Exercise description
Restate word for word the entries below, starting with the line with "outbound data buffers" and continuing through the line with "dly_vic_reg, dly_m2_reg, dly_m4_reg;". Include both of those lines and no others.

>>>>

### src/rtl/tbr_testbus_routing.sv
// Purpose: Debug signal routing onto four pads, converter feeds and receive delay
// Assumes: Debug bus and converter words come from logic on i_clock
// Notes: Reference clock arrives from another domain and is resynchronised
//
// Functional notes
// RULE1 - Type A delay: base, x2, x4, x8
// RULE2 - Type B delay: base, x2, x4, x8
// RULE3 - Type F delay: base at 424, x2
// RULE4 - Vicinity delay: base fast-high, x2 high
// RULE5 - Two mode bases, applied unscaled
// RULE6 - Output type 1 analog, 2 digital
// RULE7 - Only listed group and converter codes valid
// RULE8 - Swap byte maps line zero/one
// RULE9 - Apply only counted pad map entries
// RULE10 - Upper nibble selects pad, 4-15 reserved
// RULE11 - Lower nibble selects bit; 8 clock
// RULE12 - Analog: converter one IRQ, two aux
// RULE13 - At most two analog, four digital
// RULE14 - Converters fed real-time processing words
// RULE15 - Output only with enable set
// RULE16 - Separate digital and analog config commands
// RULE17 - Host selects protocol via load command
// RULE18 - Registers set by host or copy
// RULE19 - Separate inbound and outbound data buffers
// RULE20 - Delay applied only when flag set
// RULE21 - Command param two: pad, signal nibbles
// RULE22 - Reserved pad or bad group: pad idle
// RULE23 - Stored bytes read after reset, kept
//
// The address-and-strobe port was left to the implementer.
`timescale 1ns/1ps
module tbr_testbus_routing (
	// Clock and reset
	input wire logic i_clock,
	input wire logic i_reset_n,
	// Register port
	input wire logic [7:0] i_reg_addr,
	input wire logic [31:0] i_reg_wdata,
	input wire logic i_reg_write,
	input wire logic i_reg_read,
	output logic [31:0] o_reg_rdata,
	// Debug sources
	input wire logic [7:0] i_debug_bus,
	input wire logic i_ref_clock_13,
	input wire logic [7:0] i_proc_word_one,
	input wire logic [7:0] i_proc_word_two,
	// Receive delay lookup
	input wire logic [2:0] i_tech,
	input wire logic [1:0] i_rate,
	output logic [10:0] o_rx_delay,
	// Pads
	output logic [3:0] o_pad_out,
	output logic [3:0] o_pad_oe,
	output logic [1:0] o_pad_analog,
	output logic [7:0] o_conv_one_code,
	output logic [7:0] o_conv_two_code,
	// Buffers
	input wire logic i_rx_push,
	input wire logic [7:0] i_rx_byte,
	input wire logic i_tx_pop,
	output logic [7:0] o_tx_byte
);
	localparam int BUF_DEPTH = 16;

	// Valid digital group codes [RULE7]
	function automatic logic group_valid(input logic [7:0] code);
		case (code)
			8'h00, 8'h01, 8'h10, 8'h1b, 8'h1d, 8'h30, 8'h58, 8'h70, 8'h73: group_valid = 1'b1;
			default: group_valid = 1'b0;
		endcase
	endfunction

	// Valid converter source codes [RULE7]
	function automatic logic conv_valid(input logic [7:0] code);
		case (code)
			8'h01, 8'h02, 8'h03, 8'h04, 8'h05, 8'h06, 8'h07, 8'h09, 8'h0a: conv_valid = 1'b1;
			default: conv_valid = 1'b0;
		endcase
	endfunction

	tbr_route_if rt ();

	logic [7:0] tb_enable_reg, misc_reg;
	logic [7:0] dly_a_reg, dly_b_reg, dly_f_reg, dly_vic_reg, dly_m2_reg, dly_m4_reg;
	logic [7:0] out_type_reg, group_reg, swap_reg, count_reg, conv_one_reg, conv_two_reg;
	logic [31:0] entries_reg;
	logic load_req_reg, dig_req_reg, ana_req_reg;
	logic [7:0] cmd_p1_reg, cmd_p2_reg;
	logic [31:0] rdata_reg, rdata_next;
	logic ref_meta_reg, ref_sync_reg;
	logic [10:0] delay_reg, delay_next;
	logic [3:0] pad_out_reg, pad_out_next, pad_oe_reg, pad_oe_next;
	logic [1:0] pad_analog_reg, pad_analog_next;
	logic [7:0] conv_one_code_reg, conv_two_code_reg;
	logic [7:0] rx_mem [BUF_DEPTH];
	logic [7:0] tx_mem [BUF_DEPTH];
	logic [3:0] rx_wptr_reg, tx_rptr_reg;
	logic [7:0] tx_byte_reg;

	logic wr_cmd, tb_on, digital_on, analog_on, group_ok;
	logic [7:0] eff_bus;
	logic [7:0] dly_base;
	logic [1:0] dly_shift;
	logic [1:0] shift_cap;
	logic [7:0] cmd_code;

	assign rt.st_mode = out_type_reg;
	assign rt.st_group = group_reg;
	assign rt.st_swap = swap_reg;
	assign rt.st_count = count_reg;
	assign rt.st_entries = entries_reg;
	assign rt.st_conv_one = conv_one_reg;
	assign rt.st_conv_two = conv_two_reg;
	assign rt.load_req = load_req_reg;
	assign rt.dig_req = dig_req_reg;
	assign rt.ana_req = ana_req_reg;
	assign rt.cmd_p1 = cmd_p1_reg;
	assign rt.cmd_p2 = cmd_p2_reg;

	tbr_route_loader u_loader (
		.i_clock(i_clock),
		.i_reset_n(i_reset_n),
		.rt(rt.loader)
	);

	// Register writes
	always_ff @(posedge i_clock or negedge i_reset_n) begin
		if (!i_reset_n) begin
			tb_enable_reg <= tbr_pkg::RESET_BYTE;
			misc_reg <= tbr_pkg::RESET_BYTE;
			dly_a_reg <= tbr_pkg::RESET_BYTE;
			dly_b_reg <= tbr_pkg::RESET_BYTE;
			dly_f_reg <= tbr_pkg::RESET_BYTE;
			dly_vic_reg <= tbr_pkg::RESET_BYTE;
			dly_m2_reg <= tbr_pkg::RESET_BYTE;
			dly_m4_reg <= tbr_pkg::RESET_BYTE;
			out_type_reg <= tbr_pkg::RESET_BYTE;
			group_reg <= tbr_pkg::RESET_BYTE;
			swap_reg <= tbr_pkg::RESET_BYTE;
			count_reg <= tbr_pkg::RESET_BYTE;
			entries_reg <= tbr_pkg::RESET_WORD;
			conv_one_reg <= tbr_pkg::RESET_BYTE;
			conv_two_reg <= tbr_pkg::RESET_BYTE;
		end else if (i_reg_write) begin
			case (i_reg_addr)
				tbr_pkg::OFS_TB_ENABLE: tb_enable_reg <= i_reg_wdata[7:0];
				tbr_pkg::OFS_MISC: misc_reg <= i_reg_wdata[7:0];
				tbr_pkg::OFS_DLY_A: dly_a_reg <= i_reg_wdata[7:0];
				tbr_pkg::OFS_DLY_B: dly_b_reg <= i_reg_wdata[7:0];
				tbr_pkg::OFS_DLY_F: dly_f_reg <= i_reg_wdata[7:0];
				tbr_pkg::OFS_DLY_VIC: dly_vic_reg <= i_reg_wdata[7:0];
				tbr_pkg::OFS_DLY_M2: dly_m2_reg <= i_reg_wdata[7:0];
				tbr_pkg::OFS_DLY_M4: dly_m4_reg <= i_reg_wdata[7:0];
				tbr_pkg::OFS_OUT_TYPE: out_type_reg <= i_reg_wdata[7:0];
				tbr_pkg::OFS_GROUP: group_reg <= i_reg_wdata[7:0];
				tbr_pkg::OFS_SWAP: swap_reg <= i_reg_wdata[7:0];
				tbr_pkg::OFS_MAP_COUNT: count_reg <= i_reg_wdata[7:0];
				tbr_pkg::OFS_MAP_ENTRIES: entries_reg <= i_reg_wdata;
				tbr_pkg::OFS_CONV_ONE: conv_one_reg <= i_reg_wdata[7:0];
				tbr_pkg::OFS_CONV_TWO: conv_two_reg <= i_reg_wdata[7:0];
				default: ;
			endcase
		end
	end

	// Commands become one-cycle requests to the loader; ignored while it copies
	assign wr_cmd = i_reg_write && (i_reg_addr == tbr_pkg::OFS_COMMAND) && !rt.busy;
	assign cmd_code = i_reg_wdata[7:0];

	always_ff @(posedge i_clock or negedge i_reset_n) begin
		if (!i_reset_n) begin
			load_req_reg <= 1'b0;
			dig_req_reg <= 1'b0;
			ana_req_reg <= 1'b0;
			cmd_p1_reg <= tbr_pkg::RESET_BYTE;
			cmd_p2_reg <= tbr_pkg::RESET_BYTE;
		end else begin
			load_req_reg <= wr_cmd && (cmd_code == tbr_pkg::CMD_LOAD); // [RULE17] [RULE18]
			dig_req_reg <= wr_cmd && (cmd_code == tbr_pkg::CMD_DIGITAL); // [RULE16]
			ana_req_reg <= wr_cmd && (cmd_code == tbr_pkg::CMD_ANALOG); // [RULE16]
			if (wr_cmd) begin
				cmd_p1_reg <= i_reg_wdata[15:8];
				cmd_p2_reg <= i_reg_wdata[23:16];
			end
		end
	end

	// Read data, valid the cycle after the strobe only
	always_comb begin
		rdata_next = tbr_pkg::RESET_WORD;
		if (i_reg_read) begin
			case (i_reg_addr)
				tbr_pkg::OFS_TB_ENABLE: rdata_next = {24'h000000, tb_enable_reg};
				tbr_pkg::OFS_MISC: rdata_next = {24'h000000, misc_reg};
				tbr_pkg::OFS_DLY_A: rdata_next = {24'h000000, dly_a_reg};
				tbr_pkg::OFS_DLY_B: rdata_next = {24'h000000, dly_b_reg};
				tbr_pkg::OFS_DLY_F: rdata_next = {24'h000000, dly_f_reg};
				tbr_pkg::OFS_DLY_VIC: rdata_next = {24'h000000, dly_vic_reg};
				tbr_pkg::OFS_DLY_M2: rdata_next = {24'h000000, dly_m2_reg};
				tbr_pkg::OFS_DLY_M4: rdata_next = {24'h000000, dly_m4_reg};
				tbr_pkg::OFS_OUT_TYPE: rdata_next = {24'h000000, out_type_reg};
				tbr_pkg::OFS_GROUP: rdata_next = {24'h000000, group_reg};
				tbr_pkg::OFS_SWAP: rdata_next = {24'h000000, swap_reg};
				tbr_pkg::OFS_MAP_COUNT: rdata_next = {24'h000000, count_reg};
				tbr_pkg::OFS_MAP_ENTRIES: rdata_next = entries_reg;
				tbr_pkg::OFS_CONV_ONE: rdata_next = {24'h000000, conv_one_reg};
				tbr_pkg::OFS_CONV_TWO: rdata_next = {24'h000000, conv_two_reg};
				tbr_pkg::OFS_STATUS: rdata_next = {rt.busy, 3'h0, rt.act_pad_en, rt.act_pad_sel,
					rt.act_mode};
				default: rdata_next = tbr_pkg::RESET_WORD;
			endcase
		end
	end

	always_ff @(posedge i_clock or negedge i_reset_n) begin
		if (!i_reset_n) begin
			rdata_reg <= tbr_pkg::RESET_WORD;
		end else begin
			rdata_reg <= rdata_next;
		end
	end

	// Reference clock crosses in by two flops
	always_ff @(posedge i_clock or negedge i_reset_n) begin
		if (!i_reset_n) begin
			ref_meta_reg <= 1'b0;
			ref_sync_reg <= 1'b0;
		end else begin
			ref_meta_reg <= i_ref_clock_13;
			ref_sync_reg <= ref_meta_reg;
		end
	end

	// Line swap: zero copies bit 0 onto line one, one copies bit 1 onto line zero
	assign eff_bus[7:2] = i_debug_bus[7:2];
	assign eff_bus[1] = (rt.act_swap == 8'h00) ? i_debug_bus[0] : i_debug_bus[1]; // [RULE8]
	assign eff_bus[0] = (rt.act_swap == 8'h01) ? i_debug_bus[1] : i_debug_bus[0]; // [RULE8]

	assign tb_on = tb_enable_reg[tbr_pkg::TB_ENABLE_BIT]; // [RULE15]
	assign digital_on = tb_on && (rt.act_mode == tbr_pkg::MODE_DIGITAL); // [RULE6]
	assign analog_on = tb_on && (rt.act_mode == tbr_pkg::MODE_ANALOG); // [RULE6]
	assign group_ok = group_valid(rt.act_group); // [RULE22]

	// Four digital pads at most, one per location [RULE13]
	genvar gi;
	generate
		for (gi = 0; gi < tbr_pkg::PAD_COUNT; gi++) begin : g_pad
			logic [3:0] sel;
			logic sel_ok, drive;
			logic analog_pad;
			assign sel = rt.act_pad_sel[gi*4 +: 4];
			assign sel_ok = (sel <= tbr_pkg::SEL_CLOCK);
			assign drive = digital_on && group_ok && rt.act_pad_en[gi] && sel_ok; // [RULE22]
			if (gi < 2) begin : g_an
				assign analog_pad = analog_on &&
					((gi == 0) ? conv_valid(rt.act_conv_one) : conv_valid(rt.act_conv_two)); // [RULE12]
			end else begin : g_dig
				assign analog_pad = 1'b0;
			end
			assign pad_oe_next[gi] = drive && !analog_pad;
			assign pad_out_next[gi] = drive &&
				((sel == tbr_pkg::SEL_CLOCK) ? ref_sync_reg : eff_bus[sel[2:0]]); // [RULE11]
		end
	endgenerate
	assign pad_analog_next = {g_pad[1].analog_pad, g_pad[0].analog_pad}; // [RULE13]

	always_ff @(posedge i_clock or negedge i_reset_n) begin
		if (!i_reset_n) begin
			pad_out_reg <= 4'h0;
			pad_oe_reg <= 4'h0;
			pad_analog_reg <= 2'h0;
			conv_one_code_reg <= tbr_pkg::RESET_BYTE;
			conv_two_code_reg <= tbr_pkg::RESET_BYTE;
		end else begin
			pad_out_reg <= pad_out_next;
			pad_oe_reg <= pad_oe_next;
			pad_analog_reg <= pad_analog_next;
			// Processing words pass every cycle, no sample hold [RULE14]
			conv_one_code_reg <= pad_analog_next[0] ? i_proc_word_one : tbr_pkg::RESET_BYTE;
			conv_two_code_reg <= pad_analog_next[1] ? i_proc_word_two : tbr_pkg::RESET_BYTE;
		end
	end

	// Delay base and scaling per technology
	always_comb begin
		dly_base = tbr_pkg::RESET_BYTE;
		shift_cap = 2'h0;
		case (i_tech)
			tbr_pkg::TECH_A: begin
				dly_base = dly_a_reg; // [RULE1]
				shift_cap = 2'h3;
			end
			tbr_pkg::TECH_B: begin
				dly_base = dly_b_reg; // [RULE2]
				shift_cap = 2'h3;
			end
			tbr_pkg::TECH_F: begin
				dly_base = dly_f_reg; // [RULE3]
				shift_cap = 2'h1;
			end
			tbr_pkg::TECH_VIC: begin
				dly_base = dly_vic_reg; // [RULE4]
				shift_cap = 2'h1;
			end
			tbr_pkg::TECH_M2: dly_base = dly_m2_reg; // [RULE5]
			tbr_pkg::TECH_M4: dly_base = dly_m4_reg; // [RULE5]
			default: dly_base = tbr_pkg::RESET_BYTE;
		endcase
	end
	// Slower rate codes beyond a technology's range clamp to its slowest step
	assign dly_shift = (i_rate > shift_cap) ? shift_cap : i_rate;
	assign delay_next = misc_reg[tbr_pkg::MISC_APPLY_BIT] ?
		({3'h0, dly_base} << dly_shift) : 11'h000; // [RULE20]

	always_ff @(posedge i_clock or negedge i_reset_n) begin
		if (!i_reset_n) begin
			delay_reg <= 11'h000;
		end else begin
			delay_reg <= delay_next;
		end
	end

	// Separate inbound and outbound buffers; tx_mem is written one entry behind the rx write pointer [RULE19]
	always_ff @(posedge i_clock) begin
		if (i_rx_push) begin
			rx_mem[rx_wptr_reg] <= i_rx_byte;
		end
	end

	always_ff @(posedge i_clock or negedge i_reset_n) begin
		if (!i_reset_n) begin
			rx_wptr_reg <= 4'h0;
			tx_rptr_reg <= 4'h0;
			tx_byte_reg <= tbr_pkg::RESET_BYTE;
		end else begin
			if (i_rx_push) begin
				rx_wptr_reg <= rx_wptr_reg + 4'h1;
			end
			if (i_tx_pop) begin
				tx_byte_reg <= tx_mem[tx_rptr_reg];
				tx_rptr_reg <= tx_rptr_reg + 4'h1;
			end
		end
	end

	// Loopback copy trails the write pointer so it sees the byte just stored
	always_ff @(posedge i_clock) begin
		tx_mem[rx_wptr_reg - 4'h1] <= rx_mem[rx_wptr_reg - 4'h1];
	end

	assign o_reg_rdata = rdata_reg;
	assign o_rx_delay = delay_reg;
	assign o_pad_out = pad_out_reg;
	assign o_pad_oe = pad_oe_reg;
	assign o_pad_analog = pad_analog_reg;
	assign o_conv_one_code = conv_one_code_reg;
	assign o_conv_two_code = conv_two_code_reg;
	assign o_tx_byte = tx_byte_reg;
endmodule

<<<<

Answer to this task
// RULE19 - Separate inbound and outbound data buffers
// RULE20 - Delay applied only when flag set
// RULE21 - Command param two: pad, signal nibbles
// RULE22 - Reserved pad or bad group: pad idle
// RULE23 - Stored bytes read after reset, kept
//
// The address-and-strobe port was left to the implementer.
`timescale 1ns/1ps
module tbr_testbus_routing (
	// Clock and reset
	input wire logic i_clock,
	input wire logic i_reset_n,
	// Register port
	input wire logic [7:0] i_reg_addr,
	input wire logic [31:0] i_reg_wdata,
	input wire logic i_reg_write,
	input wire logic i_reg_read,
	output logic [31:0] o_reg_rdata,
	// Debug sources
	input wire logic [7:0] i_debug_bus,
	input wire logic i_ref_clock_13,
	input wire logic [7:0] i_proc_word_one,
	input wire logic [7:0] i_proc_word_two,
	// Receive delay lookup
	input wire logic [2:0] i_tech,
	input wire logic [1:0] i_rate,
	output logic [10:0] o_rx_delay,
	// Pads
	output logic [3:0] o_pad_out,
	output logic [3:0] o_pad_oe,
	output logic [1:0] o_pad_analog,
	output logic [7:0] o_conv_one_code,
	output logic [7:0] o_conv_two_code,
	// Buffers
	input wire logic i_rx_push,
	input wire logic [7:0] i_rx_byte,
	input wire logic i_tx_pop,
	output logic [7:0] o_tx_byte
);
	localparam int BUF_DEPTH = 16;

	// Valid digital group codes [RULE7]
	function automatic logic group_valid(input logic [7:0] code);
		case (code)
			8'h00, 8'h01, 8'h10, 8'h1b, 8'h1d, 8'h30, 8'h58, 8'h70, 8'h73: group_valid = 1'b1;
			default: group_valid = 1'b0;
		endcase
	endfunction

	// Valid converter source codes [RULE7]
	function automatic logic conv_valid(input logic [7:0] code);
		case (code)
			8'h01, 8'h02, 8'h03, 8'h04, 8'h05, 8'h06, 8'h07, 8'h09, 8'h0a: conv_valid = 1'b1;
			default: conv_valid = 1'b0;
		endcase
	endfunction

	tbr_route_if rt ();

	logic [7:0] tb_enable_reg, misc_reg;
	logic [7:0] dly_a_reg, dly_b_reg, dly_f_reg, dly_vic_reg, dly_m2_reg, dly_m4_reg;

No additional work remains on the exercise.